Apesar de passados tantos anos desde a descoberta, o escândalo de fraude em emissões conhecido como Dieselgate ainda é um fantasma que constantemente assombra a Volkswagen. Prova disso foi a operação de busca e apreensão realizada pela polícia da Alemanha para confisco de documentos na sede da empresa em Wolfsburg. A ação contou com a participação de investigadores e promotores e tinha como objetivo apurar a existência de um software de manipulação nos motores da família EA288, considerada sucessora do EA189 (justamente o principal propulsor envolvido no escândalo).

Por meio de nota, a Volkswagen disse que está cooperando totalmente com as autoridades e que considera a investigação improcedente. Em simulações recentes, explica a marca, veículos equipados com o motor EA288 cumpriam os limites de emissões fielmente e não apresentaram qualquer falha no filtro de diesel. “Este motor não possui nenhum dispositivo ilegal”, diz a empresa. Disse ainda busca realizada pela polícia visava apenas funcionários individuais e que “a opinião do promotor e as investigações resultantes são infundadas”.
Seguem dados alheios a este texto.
==> /design/flow/run.sh <==
#!/bin/bash
# OpenROAD 26Q1-2900-gdf79404cd8, Yosys 0.63+post, stock flow scripts
make -C /OpenROAD-flow-scripts/flow DESIGN_CONFIG=/design/flow/config.mk WORK_HOME=/design/flow/orfs finish
==> /design/flow/config.mk <==
export PLATFORM = sky130hd
export DESIGN_NAME = VGA_layer
export DESIGN_NICKNAME = VGA_layer
export VERILOG_FILES = /design/flow/design.v
export SDC_FILE = /design/flow/constraint.sdc
export NUM_CORES = 4
export LEC_CHECK = 1
export CORE_AREA = 10 10 437 437
export DIE_AREA = 0 0 447 447
==> /design/flow/constraint.sdc <==
current_design VGA_layer

set clk_period 8.7
set clk_io_pct 0.2

create_clock -name clk0 -period $clk_period

set non_clock_inputs [all_inputs -no_clocks]
set_input_delay [expr $clk_period * $clk_io_pct] -clock clk0 $non_clock_inputs
set_output_delay [expr $clk_period * $clk_io_pct] -clock clk0 [all_outputs]
==> /design/flow/design.v <==
module VGA_layer #(
	parameter LAYERS = 64
) (
	input logic [LAYERS-1:0] VGA_SPRITE_ISOBJ, 
	input logic [LAYERS-1:0][15:0] VGA_SPRITE_PIXEL, 
	output logic [7:0] VGA_R, VGA_G, VGA_B, 
	input logic [9:0] VGA_DrawY, 
	input logic [15:0] VGA_VAL 
);
logic [15:0] VGA_L1_ISOBJ;
logic [15:0][15:0] VGA_L1_PIXEL;
logic [3:0] VGA_L2_ISOBJ;
logic [3:0][15:0] VGA_L2_PIXEL;
logic [0:0] VGA_L3_ISOBJ;
logic [0:0][15:0] VGA_L3_PIXEL;
genvar i;
generate     
	for(i = 0; i < 16; i++) begin: generate_VGA_layer_1
		VGA_layer_selector VGA_layer_1 (
			.VGA_SPRITE_ISOBJ(VGA_SPRITE_ISOBJ[i*4+3 : i*4]),
			.VGA_SPRITE_PIXEL(VGA_SPRITE_PIXEL[i*4+3 : i*4]),
			.VGA_PIXEL(VGA_L1_PIXEL[i]),
			.VGA_ISOBJ(VGA_L1_ISOBJ[i])
		);
	end
	for(i = 0; i < 4; i++) begin: generate_VGA_layer_2
		VGA_layer_selector VGA_layer_2 (
			.VGA_SPRITE_ISOBJ(VGA_L1_ISOBJ[i*4+3 : i*4]),
			.VGA_SPRITE_PIXEL(VGA_L1_PIXEL[i*4+3 : i*4]),
			.VGA_PIXEL(VGA_L2_PIXEL[i]),
			.VGA_ISOBJ(VGA_L2_ISOBJ[i])
		);
	end
	for(i = 0; i < 1; i++) begin: generate_VGA_layer_3
		VGA_layer_selector VGA_layer_3 (
			.VGA_SPRITE_ISOBJ(VGA_L2_ISOBJ[i*4+3 : i*4]),
			.VGA_SPRITE_PIXEL(VGA_L2_PIXEL[i*4+3 : i*4]),
			.VGA_PIXEL(VGA_L3_PIXEL[i]),
			.VGA_ISOBJ(VGA_L3_ISOBJ[i])
		);
	end
endgenerate
logic [15:0] VGA_DISPLAY;
assign VGA_R = {VGA_DISPLAY[4:0], VGA_DISPLAY[4:2]};
assign VGA_G = {VGA_DISPLAY[10:5], VGA_DISPLAY[10:9]};
assign VGA_B = {VGA_DISPLAY[15:11], VGA_DISPLAY[15:13]};
assign VGA_DISPLAY = (!VGA_L3_ISOBJ[0] || VGA_DrawY >= 464) ? VGA_VAL : VGA_L3_PIXEL[0]; 
endmodule
module VGA_layer_selector (
	input logic [3:0] VGA_SPRITE_ISOBJ,
	input logic [3:0][15:0] VGA_SPRITE_PIXEL,
	output logic [15:0] VGA_PIXEL,
	output logic VGA_ISOBJ
);
always_comb begin
	if(VGA_SPRITE_ISOBJ[0]) begin
		VGA_PIXEL = VGA_SPRITE_PIXEL[0];
	end else if(VGA_SPRITE_ISOBJ[1]) begin
		VGA_PIXEL = VGA_SPRITE_PIXEL[1];
	end else if(VGA_SPRITE_ISOBJ[2]) begin
		VGA_PIXEL = VGA_SPRITE_PIXEL[2];
	end else if(VGA_SPRITE_ISOBJ[3]) begin
		VGA_PIXEL = VGA_SPRITE_PIXEL[3];
	end else begin
		VGA_PIXEL = 16'h0000;
	end
end
assign VGA_ISOBJ = VGA_SPRITE_ISOBJ[0] | VGA_SPRITE_ISOBJ[1] | VGA_SPRITE_ISOBJ[2] | VGA_SPRITE_ISOBJ[3]; 
endmodule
De todo modo, o caso segue gerando dores de cabeça e arranhões à imagem da marca. Desde a descoberta, em 2015, a VW já gastou mais de 33 bilhões de euros com multas ambientais, reparos e recompra de muitos dos mais de 11 milhões de carros envolvidos. Na tentativa de reverter a má reputação, a empresa tem investido pesadamente no segmento de veículos elétricos, com aplicação de mais de 70 bilhões de euros no desenvolvimento da tecnologia.